Pero el verdadero desempleo, si se cuenta a las personas que trabajan a tiempo parcial por que no encuentran un empleo regular, pasó a ser de 17.5%, informó ayer el gobierno.
En el caso de los hispanos, éste se ubicó en 25.1%
La ominosa noticia, pésima especialmente para la Administración Obama, sobrevino la misma semana en que se anunció que el Producto Interno Bruto (PIB) del país creció 3.5% durante el tercer trimestre del año, y un día después que el Congreso aprobó 14 semanas adicionales —20 en el caso de California y otros siete estados— de ayuda al desempleo .
El Presidente firmó ayer la prórroga, y después de reconocer la gravedad de la situación, dijo que continuará adoptando medidas para estimular el empleo en el país.
Barack Obama explicó que desde su llegada a la Casa Blanca su primera prioridad ha sido frenar la caída de la economía, y puso de relieve los datos del PIB.
Alec Levenson, economista del Cetro Marshall de Organizaciones Eficientes de la Universidad del Sur de California (USC), hizo notar que la destrucción de empleo ha perdido fuerza.
"Si se mira dónde estábamos hace seis meses, se verá que las pérdidas fueron mucho mayores entonces", dijo.
En septiembre hubo 190 mil despidos, y un promedio de 188 mil en los últimos tres meses; en contraste, entre noviembre de 2008 y abril de este año promediaron 645 mil.
Es seguro que las pérdidas continuarán, agregó Levenson, y por varios meses más, pero a un ritmo mucho menor.
Empero, no considera necesario reforzar el paquete federal de estímulo económico o crear un programa nuevo, pues aún hay que esperar que los 787 mil millones dólares del plan original hagan efecto plenamente, dijo.
Valentín Luquin perdió su puesto de bodeguero en agosto cuando la compañía para la que trabajaba despidió a 16 trabajadores. Desde entonces se mudó con una hermana y ha estado viviendo de los 290 dólares quincenales que le da el estado.
"No me gusta recibir desempleo, no estoy acostumbrado", dijo a la salida del Centro de Empleo del Departamento de Trabajo de California (EDD) en el centro de Los Ángeles, donde acudió a revisar las ofertas de trabajo disponibles.
"Antes, cuando me descansaban, agarraba trabajo a la mañana siguiente", declaró.
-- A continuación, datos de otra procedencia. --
===== src/rtl/serial_fs_cell.sv =====
// One-bit full subtractor: a - b - c, producing a difference bit and a borrow out.
module serial_fs_cell (
  input  logic a,
  input  logic b,
  input  logic c,
  output logic difference,
  output logic borrow
);

  assign difference = a ^ b ^ c;
  assign borrow     = (~a & b) | (~(a ^ b) & c);

endmodule


===== src/rtl/serial_sub_ctrl.sv =====
// Bit-serial subtractor: one full-subtractor cell walks the operands LSB first over WIDTH cycles.
// Define SERIAL_SUB_OVF_EN to add the signed-overflow output.
module serial_sub_ctrl
  import serial_sub_pkg::*;
#(
  parameter int WIDTH = DEFAULT_WIDTH
) (
  input  logic             clk,
  input  logic             rst,
  input  logic             start,
  input  logic [WIDTH-1:0] a,
  input  logic [WIDTH-1:0] b,
  output logic             ready,
  output logic             done,
  output logic [WIDTH-1:0] difference,
  output logic             borrow
`ifdef SERIAL_SUB_OVF_EN
  ,
  output logic             overflow
`endif
);

  // One extra bit so the counter can hold WIDTH itself without wrapping.
  localparam int CW = $clog2(WIDTH) + 1;

  state_t           state, state_nxt;
  logic [WIDTH-1:0] a_sr, b_sr;
  logic [CW-1:0]    cnt;
  logic             last_bit;
  logic             cell_d, cell_b;

  serial_fs_cell u_cell (
    .a          (a_sr[0]),
    .b          (b_sr[0]),
    .c          (borrow),
    .difference (cell_d),
    .borrow     (cell_b)
  );

  assign last_bit = (cnt == CW'(WIDTH - 1));
  assign ready    = (state == IDLE);
  assign done     = (state == DONE);

  // NOTE: every always_comb output gets its default first, so no path can infer a latch.
  always_comb begin
    state_nxt = state;
    case (state)
      IDLE:    if (start) state_nxt = SHIFT;
      SHIFT:   if (last_bit) state_nxt = DONE;
      DONE:    state_nxt = IDLE;
      default: state_nxt = IDLE;
    endcase
  end

  // NOTE: registers use non-blocking assignments so every flop samples pre-edge values.
  always_ff @(posedge clk) begin
    // NOTE: reset is synchronous and clears every datapath register, not just the state.
    if (rst) begin
      state      <= IDLE;
      a_sr       <= '0;
      b_sr       <= '0;
      cnt        <= '0;
      difference <= '0;
      borrow     <= 1'b0;
    end else begin
      state <= state_nxt;
      case (state)
        IDLE: begin
          if (start) begin
            a_sr   <= a;
            b_sr   <= b;
            cnt    <= '0;
            borrow <= 1'b0;
          end
        end
        SHIFT: begin
          a_sr       <= a_sr >> 1;
          b_sr       <= b_sr >> 1;
          difference <= {cell_d, difference[WIDTH-1:1]};
          borrow     <= cell_b;
          cnt        <= cnt + CW'(1);
        end
        default: ;
      endcase
    end
  end

`ifdef SERIAL_SUB_OVF_EN
  logic a_sign, b_sign;

  // The last cell difference becomes the result MSB on the DONE-entry edge.
  always_ff @(posedge clk) begin
    if (rst) begin
      a_sign   <= 1'b0;
      b_sign   <= 1'b0;
      overflow <= 1'b0;
    end else if (state == IDLE && start) begin
      a_sign <= a[WIDTH-1];
      b_sign <= b[WIDTH-1];
    end else if (state == SHIFT && last_bit) begin
      overflow <= (a_sign != b_sign) & (cell_d != a_sign);
    end
  end
`endif

endmodule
Esta recesión se ha enseñado particularmente entre los hombres, cuya tasa de desocupación pasó al 10.7% frente a 8.1% en el caso de las mujeres.
Debido a que el desempleo en California sobrepasa 8.5%, la prórroga firmada ayer por el Presidente le concede —así como a otros siete estados— 20 meses de subsidios. Los estados donde aquél supera el 6%, obtuvieron 16 semanas de asistencia.
En total, si se cuenta la prórroga más reciente, los desempleados del estado han obtenido 99 semanas de subsidios.
Sin embargo, la prórroga no es retroactiva, explicó Loree Levy, portavoz del EDD. Las personas que dejaron de recibir la ayuda en septiembre y octubre, que no esperen un cheque para reponer las semanas en que los fondos del programa se agotaron.
Levy informó que 66 mil desempleados del estado dejaron de recibir asistencia al desempleo en septiembre, una suma que se elevó a 92 mil a finales de octubre. Explicó también que los trabajadores que estaban recibiendo el subsidio y continúan sin un empleo serán contactados por el EDD para recibir instrucciones sobre la continuidad de la ayuda.
"El proceso [de extensión del beneficio] requiere una programación muy compleja; estamos trabajando día y noche para resolverlo", aseguró Levy, y añadió que la dependencia se propone reanudar el envío de los cheques de UI automáticamente.
Los individuos que pierdan su trabajo y requieran ayuda al desemplo a partir del 14 de junio, no tienen derecho a la extensión aprobadas por el Congreso esta semana, sino a las 26 semanas regulares —más 13 adicionales por tener una tasa de desempleo superior a 6%— previstas por la ley.
Ayer la secretaria de Trabajo, Hilda Solís, recordó que a partir del 24 de julio de 2010, el salario mínimo subirá a 7.25 dólares la hora (en Califoria asciende a 8 dólares).